How can schools balance energy-saving with good quality of light?
Are LEDs failing to create the comfortable lighting needed for classrooms? asks Colin Lawson.
Replacing outdated fluorescent lighting with LED replacements has emerged as a popular response to stretched budgets and tough CO2 targets. Indeed, schools are right to earmark lighting as a way to dramatically improve energy-efficiency. However, the widespread switch to LED comes with a cautionary tale. In many instances, schools are installing low-energy lighting that changes light distribution, which negatively affects light quality.
The importance of comfortable light
Good light quality can be an aspect of school life that’s scarcely noticed – until it’s gone. Many schools are unwittingly installing LED lighting that may appear to be highly efficient, but fails to create the warm, natural, comfortable type of light that we expect within learning environments. LED may be an impressive technology, but many low-spec products distort colours and produce a cold, ‘blue’ light.
A particular problem that schools are encountering with LEDs lies in lighting glare. Part of the reason they have such potential for energy saving is that they are able to generate a huge amount of light from a source the diameter of a pencil lead.
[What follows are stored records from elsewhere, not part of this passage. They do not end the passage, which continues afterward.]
[src/rtl/uart_pkg.sv]
// UART shared definitions: parity selects, stop-bit selects and framer states.
// Shared between the TX framer and the RX block.
package uart_pkg;

  localparam logic [1:0] PAR_NONE = 2'b00;
  localparam logic [1:0] PAR_ODD  = 2'b01;
  localparam logic [1:0] PAR_EVEN = 2'b10;
  localparam logic [1:0] PAR_MARK = 2'b11;

  localparam logic STOP_1 = 1'b0;
  localparam logic STOP_2 = 1'b1;

  typedef enum logic [2:0] {
    ST_IDLE,
    ST_ARMED,
    ST_START,
    ST_DATA,
    ST_PAR,
    ST_STOP
  } uart_state_e;

endpackage

[src/rtl/uart_parity_gen.sv]
// Combinational parity bit over the low 'len' bits of a character.
// Also used on the RX side to check received parity.
module uart_parity_gen
  import uart_pkg::*;
#(
  parameter int unsigned W = 8
) (
  input  logic [W-1:0] data,
  input  logic [3:0]   len,
  input  logic [1:0]   parity_type,
  output logic         parity
);

  logic ones_odd;

  // XOR-reduce the active bits, then map to the selected parity rule
  always_comb begin
    ones_odd = 1'b0;
    parity   = 1'b0;
    for (int unsigned i = 0; i < W; i++) begin
      if (i < 32'(len)) ones_odd = ones_odd ^ data[i];
    end
    case (parity_type)
      PAR_ODD:  parity = ~ones_odd;
      PAR_EVEN: parity = ones_odd;
      PAR_MARK: parity = 1'b1;
      default:  parity = 1'b0;
    endcase
  end

endmodule

[src/rtl/uart_tx_framer_ser.sv]
// UART transmit framer/serialiser: latches a character on send&&ready and
// shifts start, data (LSB first), optional parity and stop bits out on tx,
// one bit per baud_tick. Accepts the next character during the last stop bit.
module uart_tx_framer_ser
  import uart_pkg::*;
#(
  parameter int unsigned DATA_W_MAX = 8,
  parameter int unsigned MIN_DATA_W = 5
) (
  input  logic                  clk,
  input  logic                  rst_n,
  input  logic                  baud_tick,
  input  logic [DATA_W_MAX-1:0] data_in,
  input  logic [3:0]            data_len,
  input  logic [1:0]            parity_type,
  input  logic                  stop_bits,
  input  logic                  send,
  output logic                  ready,
  output logic                  tx,
  output logic                  busy,
  output logic                  tx_done
);

  localparam int unsigned CW      = $clog2(DATA_W_MAX + 1);
  localparam logic [3:0]  LEN_MIN = 4'(MIN_DATA_W);
  localparam logic [3:0]  LEN_MAX = 4'(DATA_W_MAX);

  uart_state_e           state_q;
  logic [DATA_W_MAX-1:0] shift_q;
  logic [CW-1:0]         len_q;
  logic [CW-1:0]         bit_cnt_q;
  logic                  par_en_q;
  logic                  par_bit_q;
  logic                  stop_sel_q;
  logic                  stop_cnt_q;
  logic                  pend_q;
  logic                  tx_q;
  logic                  done_q;

  logic [3:0] len_c;
  logic       par_c;
  logic       accept;

  // Clamp requested character length into the supported range
  always_comb begin
    len_c = data_len;
    if (data_len < LEN_MIN)      len_c = LEN_MIN;
    else if (data_len > LEN_MAX) len_c = LEN_MAX;
  end

  uart_parity_gen #(.W(DATA_W_MAX)) u_parity (
    .data        (data_in),
    .len         (len_c),
    .parity_type (parity_type),
    .parity      (par_c)
  );

  // Ready in IDLE, or in the final stop period while no frame is queued yet
  assign ready  = (state_q == ST_IDLE) ||
                  ((state_q == ST_STOP) && !stop_cnt_q && !pend_q);
  assign accept = send && ready;
  assign busy   = (state_q != ST_IDLE);
  assign tx     = tx_q;
  assign tx_done = done_q;

  // Frame FSM, bit/stop counters, shift register and registered line outputs
  always_ff @(posedge clk) begin
    if (!rst_n) begin
      state_q    <= ST_IDLE;
      shift_q    <= '0;
      len_q      <= '0;
      bit_cnt_q  <= '0;
      par_en_q   <= 1'b0;
      par_bit_q  <= 1'b0;
      stop_sel_q <= STOP_1;
      stop_cnt_q <= 1'b0;
      pend_q     <= 1'b0;
      tx_q       <= 1'b1;
      done_q     <= 1'b0;
    end else begin
      done_q <= 1'b0;
      // Accept only happens in IDLE or the last stop bit, when shift_q is free
      if (accept) begin
        shift_q    <= data_in;
        len_q      <= CW'(len_c);
        par_en_q   <= (parity_type != PAR_NONE);
        par_bit_q  <= par_c;
        stop_sel_q <= stop_bits;
      end
      case (state_q)
        ST_IDLE: begin
          if (accept) state_q <= ST_ARMED;
        end
        ST_ARMED: begin
          if (baud_tick) begin
            state_q <= ST_START;
            tx_q    <= 1'b0;
          end
        end
        ST_START: begin
          if (baud_tick) begin
            state_q   <= ST_DATA;
            bit_cnt_q <= '0;
            tx_q      <= shift_q[0];
          end
        end
        ST_DATA: begin
          if (baud_tick) begin
            if (bit_cnt_q == len_q - CW'(1)) begin
              if (par_en_q) begin
                state_q <= ST_PAR;
                tx_q    <= par_bit_q;
              end else begin
                state_q    <= ST_STOP;
                tx_q       <= 1'b1;
                stop_cnt_q <= (stop_sel_q == STOP_2);
              end
            end else begin
              bit_cnt_q <= bit_cnt_q + CW'(1);
              shift_q   <= shift_q >> 1;
              tx_q      <= shift_q[1];
            end
          end
        end
        ST_PAR: begin
          if (baud_tick) begin
            state_q    <= ST_STOP;
            tx_q       <= 1'b1;
            stop_cnt_q <= (stop_sel_q == STOP_2);
          end
        end
        ST_STOP: begin
          if (baud_tick) begin
            if (stop_cnt_q) begin
              stop_cnt_q <= 1'b0;
            end else begin
              done_q <= 1'b1;
              pend_q <= 1'b0;
              // Queued frame starts with no idle gap; an accept landing on
              // the ending tick itself waits for the next tick like IDLE does
              if (pend_q) begin
                state_q <= ST_START;
                tx_q    <= 1'b0;
              end else if (accept) begin
                state_q <= ST_ARMED;
              end else begin
                state_q <= ST_IDLE;
              end
            end
          end else if (accept) begin
            pend_q <= 1'b1;
          end
        end
        default: state_q <= ST_IDLE;
      endcase
    end
  end

endmodule

[config.mk]
export PLATFORM = sky130hd
export DESIGN_NAME = uart_tx_framer_ser
export DESIGN_NICKNAME = d
export VERILOG_FILES = /design/src/rtl/uart_pkg.sv /design/src/rtl/uart_parity_gen.sv /design/src/rtl/uart_tx_framer_ser.sv
export SDC_FILE = /design/constraint.sdc
export NUM_CORES = 1
export LEC_CHECK = 0
export ABC_AREA = 1
export CORE_ASPECT_RATIO = 1.5
export CORE_UTILIZATION = 45
export CTS_BUF_LIST = sky130_fd_sc_hd__clkbuf_8 sky130_fd_sc_hd__clkbuf_16
export CTS_CLUSTER_SIZE = 10
export DETAILED_ROUTE_END_ITERATION = 10
export GPL_TIMING_DRIVEN = 0
export PLACE_DENSITY_LB_ADDON = 0.05
export SYNTH_ARGS = -nofsm -noshare
export SYNTH_HDL_FRONTEND = slang
export SYNTH_SLANG_ARGS = --single-unit
[constraint.sdc]
create_clock -name clk -period 1.6 [get_ports clk]
set_input_delay 0.24 -clock clk [delete_from_list [all_inputs] [get_ports clk]]
set_output_delay 0.24 -clock clk [all_outputs]
set_load 0.005 [all_outputs]
==> reports/summary.txt, run 1 <==
Post-synth top area share - 0.3333
Grt ovf - 0
Cell variety after synth - 28
DRC violations left - 0
CTS tree - built
N_diodes - 0
Synth area leaders - dfxtp_1 33%, nand2_1 15%, nor2_1 9.1%
Clk_lat worst skew - 0.27 ns
Cell Area, Synth - 1561 um2
Nets - 294
Failing checks - negative setup slack
RSZ-0062 raised after global routing - true
CP Max Fanout - 5
Worst Skew - 0.005368 ns
Setup crit start - len_q[0]$_SDFFE_PN0P_
Via count - 1635
Number of vias per cell - 5.257
Initial Utilization - 0.4847
Cells after Synth - 243
Reg2Reg Setup Slack - -0.07 ns
Reg2reg end - bit_cnt_q[1]$_SDFFE_PN0P_
Most common cell in the synthesized netlist - nand2_1
Die X - 50.10 um
WL/cell - 12.60 um
DRT antenna net count - 0
Critical path class - reg -> reg
Yosys synthesis warning count - 0
Routability Congestion - 0.8801
Initial antenna violation count - 0
Io pins - 23
DP Worst Slack - -0.3681 ns
Worst Hold Launch - baud_tick
Primary FF master, synth - dfxtp_1
Period minus WS final - 1.672 ns
Setup Viol. Count Final - 12
Row count - 25
Path depth of the worst reg2reg path - 10
Routed WL - 3919 um
Worst-path clk slew - 0.09 ns
Arrival time worst endpoint - 1.87 ns
Async S/R FF share, synth - 0
Post-synthesis register bit count - 26
Area grow syn2layout - 32.53%
HPWL Detailed - 2866 um
All-Layer GR Usage - 0.2333
Iteration-0 DRC Markers - 51
Maximum clock rate - 598.2 MHz
Hold-fix buffers, CTS - 0
Slew headroom - 0.5911
Crit end category - register
Max IR drop VDD - 774.1 uV
PortBufs - 22
Lkg Pwr - 0.9310 nW
EDFF count, synth - 0
Startpoint Class - register
Avg Synthesized Cell Area - 6.426 um2
Worst hold path depth - 3
Deepest level of the CTS H-tree - 1
Worst-Margin Slew - 0.6134 ns
Max-capacitance violation count - 0
Final Hold Fails - 0
Sequential-to-total area share from yosys stat - 0.3333
CTS buffer count - 3
Hold worst-path end - tx_done$_SDFF_PN0_
Largest net degree at the start of global routing - 14
Leading area contributor after synthesis - dfxtp_1
Slew Limit Fails - 0
Root Driver - clkbuf_8
CTS max path bufs - 2
Leading cell types by count after synthesis - 62 x nand2_1, 38 x nor2_1, 28 x inv_1, 26 x dfxtp_1, 19 x nand3_1
Post-route setup TNS - -0.6843 ns
Clock Sinks - 26
Worst EP required - 1.80 ns
Status - finished with violations
Core area - 3222 um2
First-pass GRT wire length - 6624 um
TritonRoute pass-1 iters - 5
Vias in the first global route - 1578
Dpl cell area - 1843 um2
Worst Hold Class - in -> reg
Setup ws final - -0.07176 ns
Synth Net Count - 264
Crit share post-route - 1.045
Power density cells - 1393 nW/um2
RR Startpoint - len_q[0]$_SDFFE_PN0P_
Layout cell share with drive strength beyond 1 - 0.2251
Die H - 74.15 um
Design area - 2069 um2
Hold Slack - 0.4608 ns
Fillers - 307
Die area - 3714 um2
-- final cells by class --
class | instances | area [um2] | share of cell area
buffer | 4 | 37.54 | 0.01814
clock buffer | 3 | 41.29 | 0.01995
inverter | 33 | 131.4 | 0.06348
multi-input combinational | 180 | 1028 | 0.4970
sequential | 26 | 534.3 | 0.2582
tap | 40 | 50.05 | 0.02418
timing repair buffer | 25 | 246.5 | 0.1191
-- where the power goes --
group | total (mW) | switching (mW) | internal, mW
combinational | 1.53 | 0.862 | 0.669
sequential | 0.988 | 0.162 | 0.826
clock | 0.363 | 0.195 | 0.169
-- routing by layer --
| metal | global-route usage | wire (um) |
|---|---|---|
| met1 | 0.2369 | 1515 |
| met2 | 0.4459 | 2143 |
| met3 | 0.02045 | 89 |
| met4 | 0.1524 | 171 |
| met5 | 0 | 0 |
-- placed cells by master, fill, tap and decap left out, types with 4 or more instances in the layout --
cell and count:
inv_2 6, dfxtp_1 21, clkdlybuf4s50_1 19, a21oi_2 4, o21ai_1 5, inv_1 24, nand2_4 4, nor2_2 5
o21ai_2 5, xor2_1 4, buf_6 4, nand3_1 15, nor2_1 31, o21ai_0 9, nor3_1 6, nand2_1 55
a21oi_1 8, nand2_2 5
-- sequential cells by signal, summed over array words and instances, names as in the netlist, 3 cells and up --
name	count
shift_q	8
bit_cnt_q	4
state_q	3
len_q	4
-- critical path, stage by stage (launching register included) --
cell     delay [ns]
dfxtp_2        0.35
inv_2          0.05
ha_4           0.25
xor2_1         0.14
o21ai_1        0.09
nor2_2         0.14
nand2_2        0.12
nand3_4        0.14
buf_6          0.15
nand3_2        0.06
a21oi_1        0.11
-- stage by stage --
| step | utilization | instances | total power, mW |
|---|---|---|---|
| final | 0.6423 | 311 | 2.883 |
| after global routing | 0.6423 | 311 | 3.103 |
| after CTS | 0.6186 | 311 | 2.774 |
| after detailed placement | 0.5720 | 305 | 2.244 |
| after global placement | 0.5720 | 305 | 2.223 |
| after floorplan | - | 243 | 1.864 |
-- logic make-up after synthesis --
family | count (synthesis) | synth area share
AO/OA/AOI/OAI | 38 | 0.1450
XOR/XNOR | 7 | 0.03926
adder cells (fa/ha/maj) | 2 | 0.01602
buffers and inverters | 37 | 0.1018
flip-flops | 26 | 0.3333
AND/OR/NAND/NOR | 133 | 0.3646
-- how the worst max path moves through the flow --
stage / end / depth (start not counted)
after floorplan: state_q[2]$_SDFFE_PN0P_ / 10
after global placement: tx$_SDFFE_PN1P_ / 5
after detailed placement: tx$_SDFFE_PN1P_ / 5
after CTS: shift_q[5]$_SDFF_PN0_ / 10
after global routing: shift_q[2]$_SDFF_PN0_ / 10
final: bit_cnt_q[1]$_SDFFE_PN0P_ / 10
-- timing repair --
item / in CTS / in global routing
pin swaps: 14 / 11
cloned: 1 / 0
buffers inserted: 2 / 0
resized for setup: 33 / 25
endpoints found under the setup margin: 22 / 20
Note: power is estimated with default switching activity, not from simulation.
==> inputs of run 2 (changes only) <==
--- a/config.mk
+++ b/config.mk
@@ -7,12 +7,13 @@
 export LEC_CHECK = 0
 export ABC_AREA = 1
 export CORE_ASPECT_RATIO = 1.5
-export CORE_UTILIZATION = 45
+export CORE_UTILIZATION = 41
 export CTS_BUF_LIST = sky130_fd_sc_hd__clkbuf_8 sky130_fd_sc_hd__clkbuf_16
 export CTS_CLUSTER_SIZE = 10
 export DETAILED_ROUTE_END_ITERATION = 10
 export GPL_TIMING_DRIVEN = 0
 export PLACE_DENSITY_LB_ADDON = 0.05
+export SKIP_CTS_REPAIR_TIMING = 1
 export SYNTH_ARGS = -nofsm -noshare
 export SYNTH_HDL_FRONTEND = slang
 export SYNTH_SLANG_ARGS = --single-unit
==> run 2 against run 1 <==
Sequential share of layout area increased by 0.26 points. The flow still finishes with violations (negative setup slack). Routed wire length increased by 0.92%. Via count decreased by 1.8%. Die area increased by 9.4%. Power increased by 0.22%. Global-route usage decreased by 2.7 points. Register-to-register slack got worse by 0.03 ns.
==> reports/summary.txt, run 2 (synthesized netlist as in run 1, its figures left out) <==
Dpl cell area - 1847 um2 (+0.20%)
Failing checks - negative setup slack
Clock Sinks - 26 (unchanged)
Die area - 4064 um2 (+9.4%)
Max IR drop VDD - 767.8 uV (-0.82%)
Die H - 77.58 um (+4.6%)
Worst-Margin Slew - 0.5705 ns (-0.04294 ns)
Maximum clock rate - 588.4 MHz (-1.6%)
Slew Limit Fails - 0 (unchanged)
Max FFs per register - 8 (unchanged)
Iteration-0 DRC Markers - 21 (-59%)
Period minus WS final - 1.700 ns (+0.02779 ns)
Vias in the first global route - 1519 (-3.7%)
Setup Viol. Count Final - 15 (+3)
WL/cell - 12.48 um (-0.99%)
Initial antenna violation count - 0 (unchanged)
Final Hold Fails - 0 (unchanged)
Reg2Reg Setup Slack - -0.1 ns (-0.03 ns)
Deepest level of the CTS H-tree - 1 (unchanged)
CTS buffer count - 3 (unchanged)
Crit share post-route - 1.062 (+0.01737)
Top flop regs - shift_q (8), bit_cnt_q (4), len_q (4)
Row count - 27 (+8.0%)
Slew headroom - 0.6197 (+0.02862)
Setup ws final - -0.09955 ns (-0.02779 ns)
Max-capacitance violation count - 0 (unchanged)
Crit end category - register
Die X - 52.39 um (+4.6%)
Commonest non-fill, non-tap cell in the layout - nand2_1
Via count - 1605 (-1.8%)
Hold Slack - 0.4458 ns (-0.01506 ns)
Root Driver - clkbuf_8
Number of vias per cell - 5.063 (-3.7%)
Routability Congestion - 0.8107 (-7.9%)
Lkg Pwr - 0.9349 nW (+0.42%)
Worst Hold Class - in -> reg
PortBufs - 22 (unchanged)
Routed WL - 3955 um (+0.92%)
Clk_lat worst skew - 0.27 ns (about the same)
Arrival time worst endpoint - 1.89 ns (+0.02 ns)
N_diodes - 0 (unchanged)
DRC violations left - 0 (unchanged)
Largest net degree at the start of global routing - 14 (unchanged)
TritonRoute pass-1 iters - 4 (-1)
CTS max path bufs - 2 (unchanged)
Worst-path clk slew - 0.09 ns (about the same)
Post-route setup TNS - -0.8031 ns (-0.1188 ns)
Worst EP required - 1.79 ns (about the same)
CP Max Fanout - 10 (+5)
Startpoint Class - register
Worst Skew - 0.005898 ns (+0.0005299 ns)
Most frequent cells in the layout - 56 x nand2_1, 35 x nor2_1, 25 x inv_1, 22 x dfxtp_1, 20 x clkdlybuf4s50_1
DRT antenna net count - 0 (unchanged)
First-pass GRT wire length - 6375 um (-3.8%)
Initial Utilization - 0.4280 (-0.05668)
Core area - 3649 um2 (+13%)
Largest Register - shift_q
Area grow syn2layout - 30.29%
Design area - 2034 um2 (-1.7%)
CTS tree - built
Io pins - 23 (unchanged)
Grt ovf - 0 (unchanged)
Nets - 297 (+1.0%)
Critical path class - reg -> reg
Power density cells - 1420 nW/um2 (+2.0%)
RSZ-0062 raised after global routing - true
Layout cell share with drive strength beyond 1 - 0.1752 (-0.04991)
All-Layer GR Usage - 0.2064 (-0.02696)
Status - finished with violations
HPWL Detailed - 2933 um (+2.3%)
==> run 2: metrics by stage <==
stage	setup slack [ns]	util	power [mW]	cells
after floorplan	0.002780	-	1.864	243
after global placement	-0.4212	0.5062	2.241	308
after detailed placement	-0.4229	0.5062	2.249	308
after CTS	-0.3872	0.5175	2.632	311
after global routing	-0.1692	0.5576	3.117	317
final	-0.09955	0.5576	2.890	317
==> run 2: layout make-up <==
| cell class | instances | area [um2] |
|---|---|---|
| Buffer | 4 | 41.29 |
| Timing Repair Buffer | 28 | 270.3 |
| Clock buffer | 3 | 41.29 |
| Sequential cell | 26 | 530.5 |
| Inverter | 33 | 131.4 |
| Multi-Input combinational cell | 180 | 965.9 |
| Fill cell | 367 | 1614 |
| Tap cell | 43 | 53.80 |
==> run 2: per-layer routing <==
layer  wire length [um]  GRT usage
met1               1573     0.2212
met2               2233     0.3911
met3                 55    0.01961
met4                 93    0.07632
met5                  0          0
==> run 2: power breakdown <==
part           switching [mW]  internal [mW]
registers               0.148          0.819
clock network           0.212          0.169
logic                   0.858          0.683
total                    1.22           1.67
==> run 2: critical path, stage by stage, from the launching register on <==
cell and delay, ns:
dfxtp_4 0.38, inv_4 0.05, ha_4 0.25, xor2_1 0.14
o21ai_1 0.10, nor2_2 0.12, nand2_2 0.11, nand3_4 0.11
buf_8 0.14, nor2_1 0.04, nor3_1 0.17
==> run 2: final timing paths <==
| kind | to | from | cells past startpoint |
|---|---|---|---|
| setup / recovery | shift_q[6]$_SDFF_PN0_ | len_q[0]$_SDFFE_PN0P_ | 10 |
| hold / removal | stop_cnt_q$_SDFFE_PN0P_ | baud_tick | 4 |
| setup reg to reg | shift_q[6]$_SDFF_PN0_ | len_q[0]$_SDFFE_PN0P_ | 10 |
| hold reg to reg | pend_q$_SDFFE_PN0P_ | pend_q$_SDFFE_PN0P_ | 2 |
==> inputs of run 3 (changes only) <==
==> constraint.sdc (replaced) <==
create_clock -name clk -period 1.7 [get_ports clk]
set_input_delay 0.255 -clock clk [delete_from_list [all_inputs] [get_ports clk]]
set_output_delay 0.255 -clock clk [all_outputs]
set_load 0.005 [all_outputs]
==> run 3 against run 2 <==
The run still ends with negative setup slack left. Utilization down 0.24 points. Global-route usage up 0.15 points. Register-to-register slack better by 0.08 ns. Worst hold slack better by 0.019 ns. Via count up 0.25%. Combinational power down 14%. Clock skew down 0.0036 ns. Die area unchanged. Cell area down 0.43%. Power down 11%. Critical path depth unchanged. Routed wire length down 3.4%. Critical path type unchanged. Largest cell class unchanged. Largest power group unchanged. Highest routed layer unchanged.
Originally categorised under ‘lasers’, some poorly designed LED products still resemble lasers. This is a health and safety issue, since overly-bright, highly-directional light that causes glare can lead to tiredness and headaches, as well as making reading more difficult.
Wrong technology, wrong application?
Of course, LEDs can produce good-quality, glare-free light – but only as long as they are used correctly. The fact that there are so many low-spec LEDs being installed in the wrong applications is the result of a rapidly-growing industry. The LED industry’s explosive growth has positive ramifications (prices are coming down and there’s more choice than ever), but there are also negatives.
Many newly-formed ‘lighting’ companies are now promoting LEDs – and LEDs alone – hoping to cash in on a new industry. At best, through lack of knowledge, at worst, knowingly, these companies are specifying LEDs that do not create the good quality of light needed within schools. These rogue players threaten to damage the reputation of LED as a whole, but as long as those investing in LEDs stay aware of the facts, this need not be the case. There are plenty of high-performance LED products on the market, available from well established, reputable manufacturers.
Finding solutions
Though glare can be a problem in poor-quality LED products, it’s actually very simple to limit the glare from LED sources – provided the product is well designed. By obstructing the direct view of the LED or using an optic to spread the light over a larger area (or in the direction you want it to go), LEDs can then become a much more comfortable light source. In some cases, familiar light fittings are being reworked to utilise LED technology while also maintaining good quality of light.
Tamlite Lighting has created a product that features high-efficiency LEDs in combination with a low glare optic with good visual contrast, in the form of newly-launched 2020 EXCEL LED. As an advance on old-style parabolic louvres, which produced ‘tunnel effect’ lighting, the 2020 EXCEL LED benefits from soft cut off, due to mix of diffuser and white trim around the louvre.
Innovations like 2020 EXCEL LED represent a response to the balancing act between quality of light and energy savings. Comfortable lighting is, of course, of paramount importance when creating vibrant learning spaces. And, as long as care and caution are used when selecting LED products, there’s no reason why energy reduction should come at the expense of good light quality.